The present study is one of the few conducted to describe contrast sensitivity function values in a middle-aged population. There are several reports in the literature about the effect of age on contrast sensitivity [15, 16]. Nomura et al. found that age-related decrease in contrast sensitivity was confirmed at all frequencies in Japanese population, even when adjusted for visual acuity, and added that contrast sensitivity tests, especially at high frequencies, assessed aspects of visual function that could not be determined in the elderly population from visual acuity tests alone [15]. Schefrin et al. revealed that statistically significant age-related declines in contrast sensitivities occurred due to age-related changes in the magnocellular pathway [16]. In this study, contrast sensitivity curves both under photopic and mesopic conditions did not show any pathological patterns in middle-aged population.

Contrast sensitivity is affected by pupil diameter [17]. Sloane et al. found that senile miosis was not responsible for older adults’ loss in spatial vision; rather, older adults’ miotic pupil tended to have a positive effect on their spatial vision in that it slightly improved their contrast sensitivity [17]. In this study, in order to avoid pupil diameter influences, we tried to do measurements under similar pupil diameter values.
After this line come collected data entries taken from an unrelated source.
File: src/rtl/imem_boot_ctrl.sv
// Instruction RAM boot loader and fetch front-end: fills the RAM from a UART
// byte stream (16-bit count, then little-endian words), then releases the CPU.
module imem_boot_ctrl #(
    parameter int ADDR_W  = 6,
    parameter int TIMEOUT = 1_000_000
) (
    input  logic              clk,
    input  logic              reset_n,
    input  logic              rx_valid,
    input  logic [7:0]        rx_data,
    input  logic              reload,
    input  logic [31:0]       fetch_addr,
    output logic [31:0]       fetch_rd,
    output logic              fetch_valid,
    output logic [ADDR_W-1:0] mem_raddr,
    input  logic [31:0]       mem_rdata,
    output logic              mem_we,
    output logic [ADDR_W-1:0] mem_waddr,
    output logic [31:0]       mem_wdata,
    output logic              cpu_reset_n,
    output logic              load_busy,
    output logic              load_err,
    output logic [15:0]       words_loaded
);

    localparam logic [16:0] DEPTH   = 17'(2 ** ADDR_W);
    localparam logic [31:0] TO_LAST = 32'(TIMEOUT) - 32'd1;
    localparam bit          TO_EN   = (TIMEOUT != 0);

    typedef enum logic [2:0] {LEN0, LEN1, DATA, DONE, RUN} state_t;

    state_t              state_q, state_d;
    logic [15:0]         n_q, n_d;
    logic [15:0]         widx_q, widx_d;
    logic [1:0]          lane_q, lane_d;
    logic [23:0]         asm_q, asm_d;
    logic [31:0]         idle_q, idle_d;
    logic                we_q, we_d;
    logic [ADDR_W-1:0]   waddr_q, waddr_d;
    logic [31:0]         wdata_q, wdata_d;
    logic                err_q, err_d;
    logic [15:0]         words_q, words_d;
    logic                cpu_rst_n_q, cpu_rst_n_d;
    logic [ADDR_W-1:0]   praddr_q;
    logic                prun_q;
    logic [31:0]         word;
    logic                timeout_hit;

    always_comb begin
        state_d     = state_q;
        n_d         = n_q;
        widx_d      = widx_q;
        lane_d      = lane_q;
        asm_d       = asm_q;
        we_d        = 1'b0;
        waddr_d     = waddr_q;
        wdata_d     = wdata_q;
        err_d       = err_q;
        words_d     = words_q;
        word        = {rx_data, asm_q};
        timeout_hit = TO_EN && !rx_valid && (idle_q == TO_LAST);

        // Idle time only matters once a load has started (LEN1/DATA).
        if (rx_valid || !(state_q == LEN1 || state_q == DATA))
            idle_d = '0;
        else
            idle_d = idle_q + 32'd1;

        case (state_q)
            LEN0: begin
                if (!reload && rx_valid) begin
                    n_d     = {n_q[15:8], rx_data};
                    err_d   = 1'b0;
                    state_d = LEN1;
                end
            end
            LEN1: begin
                if (reload) begin
                    state_d = LEN0;
                end else if (rx_valid) begin
                    n_d     = {rx_data, n_q[7:0]};
                    words_d = '0;
                    widx_d  = '0;
                    lane_d  = '0;
                    state_d = ({rx_data, n_q[7:0]} == 16'd0) ? DONE : DATA;
                end else if (timeout_hit) begin
                    err_d   = 1'b1;
                    state_d = LEN0;
                end
            end
            DATA: begin
                if (reload) begin
                    state_d = LEN0;
                end else if (rx_valid) begin
                    lane_d = lane_q + 2'd1;
                    case (lane_q)
                        2'd0:    asm_d[7:0]   = rx_data;
                        2'd1:    asm_d[15:8]  = rx_data;
                        2'd2:    asm_d[23:16] = rx_data;
                        default: begin
                            // Words beyond the RAM are swallowed so the stream stays in sync.
                            if ({1'b0, widx_q} < DEPTH) begin
                                we_d    = 1'b1;
                                waddr_d = widx_q[ADDR_W-1:0];
                                wdata_d = word;
                                words_d = words_q + 16'd1;
                            end else begin
                                err_d = 1'b1;
                            end
                            widx_d = widx_q + 16'd1;
                            if (widx_q == n_q - 16'd1)
                                state_d = DONE;
                        end
                    endcase
                end else if (timeout_hit) begin
                    err_d   = 1'b1;
                    state_d = LEN0;
                end
            end
            DONE: begin
                state_d = reload ? LEN0 : RUN;
            end
            RUN: begin
                if (reload) begin
                    state_d = LEN0;
                    words_d = '0;
                end
            end
            default: state_d = LEN0;
        endcase

        // CPU leaves reset one cycle after RUN is entered and drops with reload.
        cpu_rst_n_d = (state_q == RUN) && !reload;
    end

    always_ff @(posedge clk or negedge reset_n) begin
        if (!reset_n) begin
            state_q     <= LEN0;
            n_q         <= '0;
            widx_q      <= '0;
            lane_q      <= '0;
            asm_q       <= '0;
            idle_q      <= '0;
            we_q        <= 1'b0;
            waddr_q     <= '0;
            wdata_q     <= '0;
            err_q       <= 1'b0;
            words_q     <= '0;
            cpu_rst_n_q <= 1'b0;
            praddr_q    <= '0;
            prun_q      <= 1'b0;
        end else begin
            state_q     <= state_d;
            n_q         <= n_d;
            widx_q      <= widx_d;
            lane_q      <= lane_d;
            asm_q       <= asm_d;
            idle_q      <= idle_d;
            we_q        <= we_d;
            waddr_q     <= waddr_d;
            wdata_q     <= wdata_d;
            err_q       <= err_d;
            words_q     <= words_d;
            cpu_rst_n_q <= cpu_rst_n_d;
            praddr_q    <= mem_raddr;
            prun_q      <= (state_q == RUN);
        end
    end

    logic unused_fetch_bits;
    assign unused_fetch_bits = ^{fetch_addr[31:ADDR_W+2], fetch_addr[1:0]};

    assign mem_raddr    = fetch_addr[ADDR_W+1:2];
    assign fetch_rd     = mem_rdata;
    assign fetch_valid  = (state_q == RUN) && prun_q && (praddr_q == mem_raddr);
    assign mem_we       = we_q;
    assign mem_waddr    = waddr_q;
    assign mem_wdata    = wdata_q;
    assign cpu_reset_n  = cpu_rst_n_q;
    assign load_busy    = (state_q != RUN);
    assign load_err     = err_q;
    assign words_loaded = words_q;

endmodule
Since monovision therapies are usually applied in middle-aged people, it is important to make visual measurements of this age group. The presbyopic patients over the age of 40 years are the best candidates for monovision [18]. Beyond the past literature, this study investigated contrast sensitivity and other ocular parameters in people whose age ranged between 40 and 60 years. Some of the factors contributing to better results in monovision therapies include good interocular blur suppression, posttreatment anisometropia of less than 2.50 Diopters, successful distance correction of the dominant eye, good stereoacuity, and motivation to adapt to this visual system [18]. Although we did not measure the degree of ocular dominance in this study, the degree of ocular dominance plays a strong role in monovision success. Handa et al. reported that patients with strong sighting preference tended to have reduced interocular blur suppression and decreased binocular depth of focus that makes monovision less tolerable [19]. Schor et al. have found that interocular blur suppression is more effective under photopic viewing conditions than high contrast mesopic and scotopic conditions [20]. Horn revealed that suppression of the out of focus image in the near eye is easier under lower contrast viewing situations [21].
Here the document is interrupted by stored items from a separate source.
`config.mk`:
```
export PLATFORM = sky130hd
export DESIGN_NAME = memory_stage
export DESIGN_NICKNAME = d
export VERILOG_FILES = /design/src/rtl/memory_stage.sv
export SDC_FILE = /design/constraint.sdc
export NUM_CORES = 1
export LEC_CHECK = 0
export ABC_CLOCK_PERIOD_IN_PS = 2500
export BUFFER_PORTS_ARGS = -buffer_cell sky130_fd_sc_hd__buf_4
export CORE_AREA = 5 5 238 240
export DETAILED_ROUTE_END_ITERATION = 10
export DIE_AREA = 0 0 243 245
export HOLD_SLACK_MARGIN = 0.05
export PLACE_DENSITY = 0.57
export SLEW_MARGIN = 20
export SYNTH_ARGS = -nofsm -noshare
export SYNTH_HDL_FRONTEND = slang
export SYNTH_SLANG_ARGS = --single-unit
```
`constraint.sdc`:
```
create_clock -name clk -period 2.5 [get_ports clk]
set_input_delay 0.125 -clock clk [delete_from_list [all_inputs] [get_ports clk]]
set_output_delay 0.125 -clock clk [all_outputs]
set_load 0.02 [all_outputs]
```
`src/rtl/memory_stage.sv`:
```
// memory_stage: M pipeline stage between E and W. Registers the EM bus, aligns load data and
// holds it across W back-pressure. Build option: MEM_LOAD_FWD_EN forwards load data to D.

`ifndef PB_BUS_Wid
`define PB_BUS_Wid 32
`endif
`ifndef EM_BUS_Wid
`define EM_BUS_Wid 235
`endif
`ifndef MW_BUS_Wid
`define MW_BUS_Wid 231
`endif
`ifndef MD_for_BUS_Wid
`define MD_for_BUS_Wid 120
`endif

module memory_stage (
    input  logic                       clk,
    input  logic                       rstn,
    input  logic                       W_allowin,
    output logic                       M_allowin,
    input  logic                       EM_valid,
    input  logic [`EM_BUS_Wid-1:0]     EM_BUS,
    output logic                       MW_valid,
    output logic [`MW_BUS_Wid-1:0]     MW_BUS,
    output logic [`MD_for_BUS_Wid-1:0] MD_for_BUS,
    input  logic                       ex_en,
    input  logic [31:0]                data_sram_rdata
);

    // Pipeline state
    logic                   m_valid_q;
    logic [`EM_BUS_Wid-1:0] em_bus_q;
    logic                   ex_flag_q;
    logic                   buf_valid_q;
    logic [31:0]            buf_data_q;

    // EM bus fields
    logic [`PB_BUS_Wid-1:0] pb_bus;
    logic [31:0]            pc;
    logic [31:0]            bus_rf_wdata;
    logic                   gr_we;
    logic [4:0]             dest;
    logic [3:0]             res_from_mem;
    logic [31:0]            vaddr;
    logic                   ex;
    logic [7:0]             ecode;
    logic [8:0]             esubcode;
    logic [13:0]            csr_addr;
    logic                   csr_we;
    logic [31:0]            csr_wmask;
    logic [31:0]            csr_wdata;

    assign {pb_bus, pc, bus_rf_wdata, gr_we, dest, res_from_mem, vaddr, ex, ecode, esubcode,
            csr_addr, csr_we, csr_wmask, csr_wdata} = em_bus_q;

    logic        ex_m;
    logic        is_load;
    logic [31:0] raw_data;
    logic [7:0]  byte_sel;
    logic [15:0] half_sel;
    logic [31:0] load_data;
    logic [31:0] rf_wdata_m;
    logic [31:0] fwd_wdata;
    logic [3:0]  fwd_res;

    // M never stalls on its own, so it can accept whenever W drains it.
    assign M_allowin = !m_valid_q || W_allowin;
    assign MW_valid  = m_valid_q;

    assign ex_m    = m_valid_q && ex;
    assign is_load = |res_from_mem;

    // SRAM data is only valid in the first M cycle; afterwards the held copy is used.
    always_comb begin
        raw_data = buf_valid_q ? buf_data_q : data_sram_rdata;

        byte_sel = raw_data[7:0];
        unique case (vaddr[1:0])
            2'b00: byte_sel = raw_data[7:0];
            2'b01: byte_sel = raw_data[15:8];
            2'b10: byte_sel = raw_data[23:16];
            2'b11: byte_sel = raw_data[31:24];
        endcase

        half_sel = vaddr[1] ? raw_data[31:16] : raw_data[15:0];

        load_data = raw_data;
        if (res_from_mem[3]) begin
            load_data = raw_data;
        end else if (res_from_mem[1]) begin
            load_data = {{16{half_sel[15] & ~res_from_mem[2]}}, half_sel};
        end else if (res_from_mem[0]) begin
            load_data = {{24{byte_sel[7] & ~res_from_mem[2]}}, byte_sel};
        end

        rf_wdata_m = is_load ? load_data : bus_rf_wdata;
    end

`ifdef MEM_LOAD_FWD_EN
    // Load value is final here, so D can bypass it without a load-use stall.
    assign fwd_wdata = rf_wdata_m;
    assign fwd_res   = 4'b0000;
`else
    assign fwd_wdata = bus_rf_wdata;
    assign fwd_res   = res_from_mem;
`endif

    assign MW_BUS = {pb_bus, pc, rf_wdata_m, gr_we && !ex_m, dest, vaddr, ex, ecode, esubcode,
                     csr_addr, csr_we, csr_wmask, csr_wdata};

    assign MD_for_BUS = {fwd_res,
                         dest & {5{m_valid_q && gr_we && !ex_m}},
                         fwd_wdata,
                         csr_we && m_valid_q,
                         csr_addr,
                         csr_wmask,
                         csr_wdata};

    always_ff @(posedge clk) begin
        if (!rstn) begin
            m_valid_q   <= 1'b0;
            em_bus_q    <= '0;
            ex_flag_q   <= 1'b0;
            buf_valid_q <= 1'b0;
            buf_data_q  <= '0;
        end else begin
            if (ex_en) begin
                m_valid_q <= 1'b0;
                em_bus_q  <= '0;
            end else if (M_allowin) begin
                m_valid_q <= EM_valid && !ex_flag_q;
                if (EM_valid) begin
                    em_bus_q <= EM_BUS;
                end
            end

            // Younger instructions stay invalid until the exception commits in W.
            if (ex_m) begin
                ex_flag_q <= 1'b1;
            end else if (ex_en) begin
                ex_flag_q <= 1'b0;
            end

            if (ex_en || M_allowin) begin
                buf_valid_q <= 1'b0;
                buf_data_q  <= '0;
            end else if (m_valid_q && is_load && !buf_valid_q && !W_allowin) begin
                buf_valid_q <= 1'b1;
                buf_data_q  <= data_sram_rdata;
            end
        end
    end

endmodule

```
==> metrics.md <==
| Metric | Value |
|---|---|
| Final core occ | 0.378 |
| VDD IR max | between 0.4 and 0.5 mV |
| CTS tree | done |
| P_leak | between 8 and 9 nW |
| Die H | about 250 um |
| Worst Path Max Fanout | 7 |
| Ys flop type | dfxtp_1 |
| Fraction of layout cells with a size suffix above 1 | 0.332 |
| Synthesized area | around 13000 um2 |
| Placeable Area | 54400 um2 |
| Status | finished, violations left |
| Vias in the first global route | 13.6k |
| Cts bufs inserted | 34 |
| Share of the synthesized area in the top cell type | 0.409 |
| Vias per cell | approximately 4.4 |
| CTS clk-pin slew, worst paths | roughly 0.060 ns |
| Largest net degree at the start of global routing | ~140 |
| IO Port Bufs | 624 |
| Crit path DAT | 2.38 ns |
| P&R area growth vs syn | 55.7% |
| RSZ-0062 raised after global routing | true |
| RD Place Congestion | 0.955 |
| Die Wd | 243 um |
| Final setup fails | 3 |
| Worst skew pair latency | around 0.53 ns |
| Routed length per placed instance | between 15 and 20 um |
| Placed inst area | approximately 16000 um2 |
| ANT nets after route | 0 |
| Final Cycle Share | 1.00 |
| Post-detail-place hpwl | between 30000 and 40000 um |
| Hold Fails Final Rpt | 0 |
| Synth cell count leaders | nand2_1 (563), buf_4 (316), a21oi_1 (293) |
| Cell variety after synth | 45 |
| Yosys warnings | 0 |
| Setup ws final | -0.00633 ns |
| Failing checks | setup timing |
| Syn_nets | 2006 |
| Clock Tree Buf Depth | 3 |
| Combinational share of power | 0.186 |
| Clock skew | 0.0149 ns |
| Clock Sinks | 270 |
| Sequential area share after synthesis | 0.409 |
| Worst-Margin Slew | around 0.80 ns |
| Synthesized flop and latch total | between 200 and 300 |
| Worst min path class | in2reg |
| DRC | 0 |
| Clock share of power | 0.425 |
| Antenna violations before repair | 7 |
| Row count | 86 |
| Post-synth EDFFs | 0 |
| Total GRT Usage | 0.166 |
| Startpoint types | flop |
| Vias | approximately 13k |
| Post-synth ARST share | 0 |
| Htree depth | 2 |
| Worst slew margin | 0.465 |
| NetSw | ~3.1 mW |
| Syn Area/Cell | approximately 7.6 um2 |
| First-pass DRT Iterations | 5 |
| Fin crit period | 2.51 ns |
| Final instance area | about 21000 um2 |
| Fill cell count | 5515 |
| Total power | around 12 mW |
| Syn Inst Count | about 1.7k |
| Setup TNS | -0.0110 ns |
| Initial Util | 0.243 |
| Crit Path Class | reg2out |
| Global-route wire length before repair | roughly 80000 um |
| Grt ovf | 0 |
| Nets@finish | 2575 |
| Design internal power | approximately 8.5 mW |
| Maxcap violations | 0 |
| Max-slew violation count | 0 |
| Pwr/cell area | 566 nW/um2 |
| Synth area leader | dfxtp_1 |
| Clock root cell | clkbuf_16 |
| DRC marker count from the first detailed-route iteration | 905 |
| Sw frac | 0.270 |
| I/O pins | 625 |
| Most common cell in the netlist | nand2_1 |
| Worst setup EP type | output pin |
| Fmax | 0.399 GHz |
| Synth top area cells | dfxtp_1 (41%), buf_4 (18%), nand2_1 (16%) |
| WP data required | ~2.4 ns |
| Pre-CTS setup slack | 0.343 ns |
| Flop pwr share | 0.389 |
| Final WL | about 53000 um |
| DIE AREA | roughly 60000 um2 |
Our contrast sensitivity scores provided were slightly low when compared to some other FACT data in the literature [22]. The reason might be that our patients were older. Some concerns about statistical analysis might come to one’s mind that it would be better to use logarithmic units while interpreting the data; but according to us there is no definitive superiority of using logarithmic units instead of CS scores. In conclusion, in the present study, at mesopic 18 cpd, contrast sensitivity of a nondominant eye was slightly lower than that of the dominant eye. Although this parameter is not the best indicator of monovision treatment success, it is worth giving importance.

Conflict of Interests

The authors declare that there is no conflict of interests regarding the publication of this paper.